A record number of responses to the most recent Puzzle. To review, here it is:
A rigger invested in serious quantities of 1” Nylon and Dacron rope for some destruction testing. The ropes included single-braid, double-braid, and 3-strand. Multiple samples of each type. It was a lot of work to put the splices in, and it had to be done around a full schedule of paying jobs. To make matters worse, the only day that could be arranged for breaking all the pieces was one with heavy, driving rain. So the rigger had to lug all this heavy rope out of the shop, dump it in the bed of a pickup truck for the drive over, and then lug the even-heavier, soggy rope into the testing facility.

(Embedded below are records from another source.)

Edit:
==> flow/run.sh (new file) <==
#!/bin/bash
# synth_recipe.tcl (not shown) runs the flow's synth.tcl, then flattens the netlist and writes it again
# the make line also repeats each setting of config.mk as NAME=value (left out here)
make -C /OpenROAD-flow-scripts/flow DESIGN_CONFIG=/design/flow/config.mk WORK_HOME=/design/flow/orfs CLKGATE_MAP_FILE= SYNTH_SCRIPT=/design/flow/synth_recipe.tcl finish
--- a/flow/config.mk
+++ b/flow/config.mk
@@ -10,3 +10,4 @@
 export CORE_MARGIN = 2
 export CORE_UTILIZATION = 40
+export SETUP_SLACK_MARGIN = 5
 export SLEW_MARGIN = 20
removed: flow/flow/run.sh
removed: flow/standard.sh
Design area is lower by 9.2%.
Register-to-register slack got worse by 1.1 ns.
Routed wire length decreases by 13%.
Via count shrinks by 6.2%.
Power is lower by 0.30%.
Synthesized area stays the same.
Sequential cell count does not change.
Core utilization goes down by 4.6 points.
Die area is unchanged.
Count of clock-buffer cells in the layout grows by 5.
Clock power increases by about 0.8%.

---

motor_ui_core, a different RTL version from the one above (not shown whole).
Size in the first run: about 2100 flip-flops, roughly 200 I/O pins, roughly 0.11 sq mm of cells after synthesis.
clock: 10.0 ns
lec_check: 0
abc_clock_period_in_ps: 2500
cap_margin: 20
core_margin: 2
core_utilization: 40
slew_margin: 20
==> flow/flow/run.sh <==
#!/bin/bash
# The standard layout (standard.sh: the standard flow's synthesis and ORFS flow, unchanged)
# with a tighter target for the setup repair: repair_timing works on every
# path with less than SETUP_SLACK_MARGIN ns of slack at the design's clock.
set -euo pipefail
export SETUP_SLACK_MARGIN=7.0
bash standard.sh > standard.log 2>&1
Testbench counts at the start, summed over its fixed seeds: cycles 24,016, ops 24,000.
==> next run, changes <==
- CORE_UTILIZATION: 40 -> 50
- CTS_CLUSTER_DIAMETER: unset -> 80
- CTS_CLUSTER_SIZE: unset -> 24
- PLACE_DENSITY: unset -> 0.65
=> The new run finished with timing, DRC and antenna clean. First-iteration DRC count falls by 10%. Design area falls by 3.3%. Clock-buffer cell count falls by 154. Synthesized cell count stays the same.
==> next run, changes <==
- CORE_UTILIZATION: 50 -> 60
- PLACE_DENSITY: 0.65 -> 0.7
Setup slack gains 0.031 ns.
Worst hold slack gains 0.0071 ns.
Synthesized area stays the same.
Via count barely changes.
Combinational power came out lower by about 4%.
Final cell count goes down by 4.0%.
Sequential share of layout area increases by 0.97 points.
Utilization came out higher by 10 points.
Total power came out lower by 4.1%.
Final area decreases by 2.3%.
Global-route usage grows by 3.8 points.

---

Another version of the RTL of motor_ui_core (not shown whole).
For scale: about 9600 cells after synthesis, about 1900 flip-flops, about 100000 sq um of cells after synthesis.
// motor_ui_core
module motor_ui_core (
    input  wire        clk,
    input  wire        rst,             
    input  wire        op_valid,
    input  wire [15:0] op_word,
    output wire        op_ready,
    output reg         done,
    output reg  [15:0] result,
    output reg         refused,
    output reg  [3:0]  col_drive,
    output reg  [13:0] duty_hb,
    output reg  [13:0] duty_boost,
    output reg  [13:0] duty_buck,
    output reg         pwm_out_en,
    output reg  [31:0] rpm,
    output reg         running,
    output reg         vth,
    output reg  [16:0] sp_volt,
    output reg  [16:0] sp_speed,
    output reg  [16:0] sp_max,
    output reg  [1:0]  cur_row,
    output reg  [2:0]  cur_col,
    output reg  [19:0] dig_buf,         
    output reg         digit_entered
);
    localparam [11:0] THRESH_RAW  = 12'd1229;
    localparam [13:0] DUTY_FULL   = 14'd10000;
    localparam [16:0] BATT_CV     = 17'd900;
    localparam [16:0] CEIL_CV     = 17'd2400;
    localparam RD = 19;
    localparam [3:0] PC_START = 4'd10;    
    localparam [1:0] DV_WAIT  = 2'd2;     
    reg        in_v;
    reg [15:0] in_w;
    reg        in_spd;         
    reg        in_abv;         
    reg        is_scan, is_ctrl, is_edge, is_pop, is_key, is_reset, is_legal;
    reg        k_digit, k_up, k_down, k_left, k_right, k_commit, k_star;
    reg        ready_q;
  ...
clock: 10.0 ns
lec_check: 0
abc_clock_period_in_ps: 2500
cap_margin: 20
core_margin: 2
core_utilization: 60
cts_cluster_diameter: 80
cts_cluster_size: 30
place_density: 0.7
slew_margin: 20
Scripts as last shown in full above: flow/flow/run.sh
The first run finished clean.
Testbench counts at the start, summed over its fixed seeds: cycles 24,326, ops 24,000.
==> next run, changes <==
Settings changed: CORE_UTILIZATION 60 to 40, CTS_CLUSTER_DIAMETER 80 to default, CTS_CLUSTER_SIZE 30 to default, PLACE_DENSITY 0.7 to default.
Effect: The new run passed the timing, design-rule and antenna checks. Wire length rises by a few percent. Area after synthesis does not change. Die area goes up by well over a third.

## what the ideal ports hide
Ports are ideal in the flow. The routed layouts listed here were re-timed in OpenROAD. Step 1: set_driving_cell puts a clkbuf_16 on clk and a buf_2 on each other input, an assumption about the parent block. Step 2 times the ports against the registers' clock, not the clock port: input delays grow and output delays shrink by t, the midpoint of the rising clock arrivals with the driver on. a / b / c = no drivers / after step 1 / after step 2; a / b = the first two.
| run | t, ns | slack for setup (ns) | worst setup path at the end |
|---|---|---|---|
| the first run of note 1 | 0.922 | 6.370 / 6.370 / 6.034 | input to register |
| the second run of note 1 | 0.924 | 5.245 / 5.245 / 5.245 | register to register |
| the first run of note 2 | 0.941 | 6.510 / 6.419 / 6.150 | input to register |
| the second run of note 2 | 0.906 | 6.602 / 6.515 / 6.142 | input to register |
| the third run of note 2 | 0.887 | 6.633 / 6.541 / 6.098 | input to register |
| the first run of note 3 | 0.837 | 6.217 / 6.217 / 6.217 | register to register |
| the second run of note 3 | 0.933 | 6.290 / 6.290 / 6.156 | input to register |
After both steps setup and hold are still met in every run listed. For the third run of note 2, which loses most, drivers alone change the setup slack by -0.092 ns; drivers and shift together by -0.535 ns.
Context: an optimization exercise on an open-source flow, tuned for small area, a short achievable clock period and few clock cycles. The choices shown serve that exercise and are no tape-out recipe.
In this exercise RTL edits were held to simulation tests only and were not proved equivalent to the original.

==> flow/design.v <==
module ca_divider (
    input  wire         clk,
    input  wire         rst,
    input  wire         start,
    input  wire [127:0] dividend,
    input  wire [63:0]  divisor,
    output reg          busy,
    output reg          done,
    output wire [127:0] quotient,
    output wire [63:0]  remainder
);
    reg [127:0] q;       
    reg [63:0]  r;       
    reg [63:0]  d;       
    reg [7:0]   count;   
    wire [64:0] trial = {r, q[127]};
    wire [64:0] diff  = trial - {1'b0, d};
    wire        qbit  = ~diff[64];
    always @(posedge clk) begin
        if (rst) begin
            busy <= 1'b0;
            done <= 1'b0;
        end else begin
            done <= 1'b0;
            if (!busy) begin
                if (start) begin
                    q     <= dividend;
                    r     <= 64'd0;
                    d     <= divisor;
                    count <= 8'd128;
                    busy  <= 1'b1;
                end
            end else begin
                q <= {q[126:0], qbit};
                r <= qbit ? diff[63:0] : trial[63:0];
                count <= count - 8'd1;
                if (count == 8'd1) begin
                    busy <= 1'b0;
                    done <= 1'b1;
                end
            end
        end
    end
    assign quotient  = q;
    assign remainder = r;
endmodule
module carry_adder (
    input  wire        clk,
    input  wire        rst,        
    input  wire        wr_en,
    input  wire [3:0]  wr_addr,
    input  wire [63:0] wr_data,
    output wire        ready,
    output reg  [63:0] rc,
    output reg  [63:0] ru,
    output reg  [63:0] rl,
    output reg  [1:0]  st
);
    localparam [2:0] OP_ADD = 3'd1, OP_NEG = 3'd2, OP_SUB = 3'd3, OP_LSH = 3'd4,
                     OP_RSH = 3'd5, OP_MUL = 3'd6, OP_QUOREM = 3'd7;
    localparam [1:0] ST_OK = 2'd0, ST_DIVZERO = 2'd1, ST_ILLEGAL = 2'd2;
    reg [63:0] au, al, bu, bl;
    wire div_busy;
    wire div_done;
    wire [127:0] div_q;
    wire [63:0]  div_r;
    assign ready = ~(div_busy | div_done);
    wire host_wr = wr_en & ready;
    wire issue   = host_wr & (wr_addr == 4'd4);
    always @(posedge clk) begin
        if (host_wr) begin
            case (wr_addr)
                4'd0: au <= wr_data;
                4'd1: al <= wr_data;
                4'd2: bu <= wr_data;
                4'd3: bl <= wr_data;
                default: ;
            endcase
        end
    end
    wire [2:0]  op    = wr_data[2:0];
    wire [31:0] n     = wr_data[63:32];
    wire        z_bad = |wr_data[31:3];
    wire        n_bad = (op != OP_LSH) && (op != OP_RSH) && (n != 32'd0);
    wire        illegal = z_bad | (op == 3'd0) | n_bad;
    wire [127:0] a = {au, al};
    wire [127:0] b = {bu, bl};
    wire [128:0] sum  = {1'b0, a} + {1'b0, b};
    wire [127:0] neg  = 128'd0 - a;
    wire [127:0] diff = a - b;
    wire [127:0] prod = al * bl;
    wire [191:0] lsh  = {64'd0, a} << n;
    wire [191:0] rsh  = {a, 64'd0} >> n;
    wire div_start = issue & ~illegal & (op == OP_QUOREM) & (bl != 64'd0);
    ca_divider u_div (
        .clk      (clk),
        .rst      (rst),
        .start    (div_start),
        .dividend (a),
        .divisor  (bl),
        .busy     (div_busy),
        .done     (div_done),
        .quotient (div_q),
        .remainder(div_r)
    );
    always @(posedge clk) begin
        if (rst) begin
            st <= ST_OK;
        end else if (div_done) begin
            rc <= div_r;
            ru <= div_q[127:64];
            rl <= div_q[63:0];
            st <= ST_OK;
        end else if (issue) begin
            if (illegal) begin
                st <= ST_ILLEGAL;
            end else begin
                case (op)
                    OP_ADD: begin
                        rc <= {63'd0, sum[128]};
                        {ru, rl} <= sum[127:0];
                        st <= ST_OK;
                    end
                    OP_NEG: begin
                        rc <= 64'd0;
                        {ru, rl} <= neg;
                        st <= ST_OK;
                    end
                    OP_SUB: begin
                        rc <= 64'd0;
                        {ru, rl} <= diff;
                        st <= ST_OK;
                    end
                    OP_LSH: begin
                        {rc, ru, rl} <= lsh;
                        st <= ST_OK;
                    end
                    OP_RSH: begin
                        {ru, rl, rc} <= rsh;
                        st <= ST_OK;
                    end
                    OP_MUL: begin
                        rc <= 64'd0;
                        {ru, rl} <= prod;
                        st <= ST_OK;
                    end
                    OP_QUOREM: begin
                        if (bl == 64'd0)
                            st <= ST_DIVZERO;
                    end
                    default: st <= ST_ILLEGAL;
                endcase
            end
        end
    end
endmodule
==> flow/run.sh <==
#!/bin/bash
# synth_recipe.tcl (not shown) runs the flow's synth.tcl, then flattens the netlist and writes it again
# the make line also repeats each setting of config.mk as NAME=value (left out here)
make -C /OpenROAD-flow-scripts/flow DESIGN_CONFIG=/design/flow/config.mk WORK_HOME=/design/flow/orfs CLKGATE_MAP_FILE= SYNTH_SCRIPT=/design/flow/synth_recipe.tcl finish
==> flow/config.mk <==
export PLATFORM = sky130hd
export DESIGN_NAME = carry_adder
export DESIGN_NICKNAME = carry_adder
export VERILOG_FILES = /design/flow/design.v
export SDC_FILE = /design/flow/constraint.sdc
export NUM_CORES = 4
export LEC_CHECK = 0
export CAP_MARGIN = 50
export CORE_MARGIN = 2
export CORE_UTILIZATION = 40
export SETUP_SLACK_MARGIN = 0.2
export SLEW_MARGIN = 50
==> flow/constraint.sdc <==
create_clock -name core_clock -period 11.5 [get_ports {clk}]
set_input_delay 2.3000 -clock core_clock [delete_from_list [all_inputs] [get_ports {clk}]]
set_output_delay 2.3000 -clock core_clock [all_outputs]
set_load 0.01 [all_outputs]
==> parameters.txt <==
Parameter                              Value

Synth
  Area contributors post-synth ... fa_1 38%, edfxtp_1 10%, inv_1 7.3%
  Top cell type by total area after synthesis ... fa_1
  Number of enable-type register cells in the synthesized netlist ... 712
  Sequential cell area fraction in the yosys report ... 10.5%
  Top_reg_cell synth ... edfxtp_1
  Post-Synthesis Net Count ... around 29k
  Flip-flop and latch count after synthesis ... slightly above 700
  Synth top area share ... between 30% and 40%
  Synthesized cell area ... around 200000 um2
  Async S/R FF share, synth ... 0%
  Number of warnings printed during yosys synthesis ... 2
  Yosys cell types ... 99
  Avg Synthesized Cell Area ... 8.67 um2
  Syn Inst Count ... about 24k

Detailed routing
  Mean number of vias per cell ... between 6 and 7
  Total via count in the routed design ... about 180k
  Final antenna-violating net count ... 0
  DRC violation count after routing ... 0
  Detailed router's first-iteration violation count ... around 23k
  Final Routed Wirelength ... 1100 mm
  Average routed wire per standard cell ... approximately 36 um
  Number of detailed-routing iterations run before antenna repair ... 8

Setup path
  Startpoint-to-endpoint class of the critical path ... reg -> reg
  Slowest cell on crit path ... fa_1
  Critical Path AT ... 11.76 ns
  R2R setup slack ... ~0.29 ns
  Largest driver fanout on the critical path ... 26
  Critical Path Source ... bl[5]$_DFFE_PP_
  Buffers & Inverters on Critical Path ... 8
  Slowest Stage Delay on Critical Path ... 0.56 ns
  R2R cell count ... 34
  Nature of the critical path endpoint ... flop
  Startpoint Class ... flop
  Most Frequent Cell on Critical Path ... fa_1
  RR Startpoint ... bl[5]$_DFFE_PP_
  Number of cells on the critical path ... 34
  Required @ worst endpoint ... around 12 ns
  Delay-heaviest family, CP ... adder cells

GRT
  Antenna violations before repair ... about 150
  Met1 Use GR ... around 54%
  GRT Resource Usage Total ... a little over two fifths
  Global route overflow ... 0
  Most utilized layer in the global route result ... met2
  First-pass GRT wire length ... between 1500 and 2000 mm
  GR Util met3 ... ~11%
  Vias in the first global route ... 185k
  Pin count of the biggest net entering global routing ... roughly 110
  Met2 Track Usage GR ... around three fifths

Final layout
  Ratio of cells with drive above 1 in the final layout ... between 8 and 9%
  Highest-count cells in the layout ignoring fill and taps ... 3974 x inv_1, 3839 x fa_1, 3128 x nand2_1
  Final Core Density ... 44.1%
  Signed area change from the synthesized netlist to the final layout ... 9.60%
  Final Net Count ... 28.1k
  Leading cell type in the layout, fill and taps excluded ... inv_1

Timing
  Period minus WS final ... ~11 ns
  Crit share post-route ... about 100%
  Final slew viol count ... 0
  Setup Viol. Count Final ... 0
  Highest achievable clock rate ... just under 90 MHz
  Number of hold violations in the final report ... 0
  Setup repair after global routing missed its margin ... yes
  Actual slew at the worst max-slew pin ... between 0.9 and 1 ns
  Setup skew after layout ... 0.113 ns
  Slew HR ... between 30% and 40%
  Setup TNS ... 0 ns

Die
  Initial core utilization ... 40.2%
  Floorplan core area ... between 500000 and 600000 um2
  Die area ... between 500000 and 600000 um2
  Top Ports ... between 200 and 300
  Cell Rows ... ~260
  Height of the chip ... 720 um
  Die Span X ... between 700 and 800 um

Clocking
  Root Driver ... clkbuf_16
  Clock buffer count from CTS ... 101
  Number of buffers between clock root and the deepest sink ... 4
  Latest clock arrival within the worst-skew pair ... about 0.9 ns
  Sink Count ... roughly 720
  Clock edge transition at the registers on the reported setup and hold paths ... approximately 0.070 ns
  CTS tree ... yes
  H-tree depth reported by CTS ... 3

Hold path
  Hold path cells ... 1
  Critical hold path startpoint ... u_div.q[98]$_DFFE_PP_
  Worst min-delay path category ... reg -> reg

Run
  Number of max-cap violations ... 0

Placed design
  Final weighted congestion of routability-driven global placement ... 1.10
  Hpwl dp ... ~900 mm
  Port-buffer cells ... 265

Outcome
  Status ... timing/DRC/antenna clean
==> worst reg2reg max path, delay by kind of cell, from the launching register on <==
family / cells / cell delay (ns)
flip-flops: 1 / 0.53
buffers and inverters: 8 / 1.01
AND/OR/NAND/NOR: 1 / 0.18
adder cells (fa/ha/maj): 11 / 5.33
AO/OA/AOI/OAI: 13 / 3.62
XOR/XNOR: 1 / 0.18
==> what timing repair did <==
item	in CTS	in global routing
setup buffers	0	4
setup endpoints to repair	5	15
pin swaps	0	0
resized for setup	2	24
cloned	0	0
hold buffers	0	0
==> synth_stat cells, types with 75 or more instances <==
master	instances
xnor2_1	259
mux2i_1	346
ha_1	978
or3_1	75
clkbuf_1	1589
a211oi_1	133
edfxtp_1	712
inv_1	3983
xor2_1	131
a21o_1	195
nand2_1	3139
o211ai_1	84
nor4_1	146
and2_1	1845
nor3_1	225
a21oi_1	1114
mux4_2	224
a31oi_1	123
o21bai_1	150
buf_1	147
o21a_1	90
a221oi_1	111
fa_1	3839
nor2_1	1362
nand4_1	159
o21ai_0	764
nand3_1	236
o31ai_1	103
o22ai_1	140
mux2_2	178
a21boi_0	91
and3_1	87
==> kinds of logic after synthesis <==
group / count (synthesis) / share of synthesized area, %
AOI/OAI and AO/OA: 3633 / 11.3
xor gates and xnor gates: 390 / 1.67
adders and majority gates: 4817 / 43.5
buffers and inverters: 5788 / 10.6
DFF: 716 / 10.5
muxes: 748 / 5.13
and+or+nand+nor: 7531 / 17.3
==> area by class of cell <==
class                      count  area (um2)
timing repair buffer        1294       12400
fill                       50776      285000
tap                         6732        8420
antenna                      138         345
inverter                    3995       15000
clock buffer                 121        2620
multi-input combinational  17119      163000
sequential                   716       21500
clock inverter                64         808
==> flip-flops by register name, indices dropped and copies added (netlist names) <==
signal       cells
u_div.busy       1
u_div.d         64
al              64
bl              64
rl              64
au              64
st               2
u_div.q        128
u_div.r         64
u_div.done       1
ru              64
u_div.count      8
bu              64
rc              64
==> layer usage <==
metal	up-vias	share of wire (%)
li1	74410	-
met1	96279	39
met2	10894	42
met3	2562	10
met4	46	8.7
met5	-	0.050
==> per-stage QoR <==
step | cells | hold slack [ns] | area [um2] | setup WS [ns]
finish | 30179 | 0.487 | 225000 | 0.285
detailed placement | 29841 | 0.515 | 220000 | -0.0998
global route | 30088 | 0.516 | 224000 | 0.153
floorplan | 23623 | 0.452 | 205000 | 1.45
global placement | 29809 | 0.500 | 219000 | -0.249
CTS | 30026 | 0.487 | 224000 | 0.207
==> worst paths after layout <==
| path | end |
|---|---|
| min | ru[34]$_DFFE_PP_ |
| max reg2reg | ru[41]$_DFFE_PP_ |
| max | ru[41]$_DFFE_PP_ |
| min reg2reg | ru[34]$_DFFE_PP_ |
Testbench counts, summed over its fixed seeds: cycles 48,270.

[afterwards: timing with drivers on the ports]
In the flow no input, the clock included, has a driving cell. The finished layout below was timed again as built, in two steps. Step 1 assumes that a clkbuf_16 drives the clock port and a buf_2 every other input. Step 2, shift: input delay + t, output delay - t, t = (earliest + latest rising clock arrival at the registers) / 2. This alone moves slack from input paths to output paths. Three values: no drivers, after step 1, after step 2; two values: the first two.
t (ns): 0.982
setup slack, ns: 0.285 / 0.285 / 0.285
hold WS [ns]: 0.487 / 0.487 / 0.487
After both steps setup and hold are still met in this run. The setup slack of this run moves by 0.000 ns with the drivers and by 0.000 ns with both steps.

At the end of the day, the lab technician said, “I have some good news and some bad news. The good news is that all of your Dacron pieces show very good efficiencies, approaching 100%. But I’m afraid that all of the Nylon pieces broke at about 15% short of that. We did a couple of independent tests with some of the same size and brand rope that we had in-house, and I can tell you that the problem isn’t with the rope.”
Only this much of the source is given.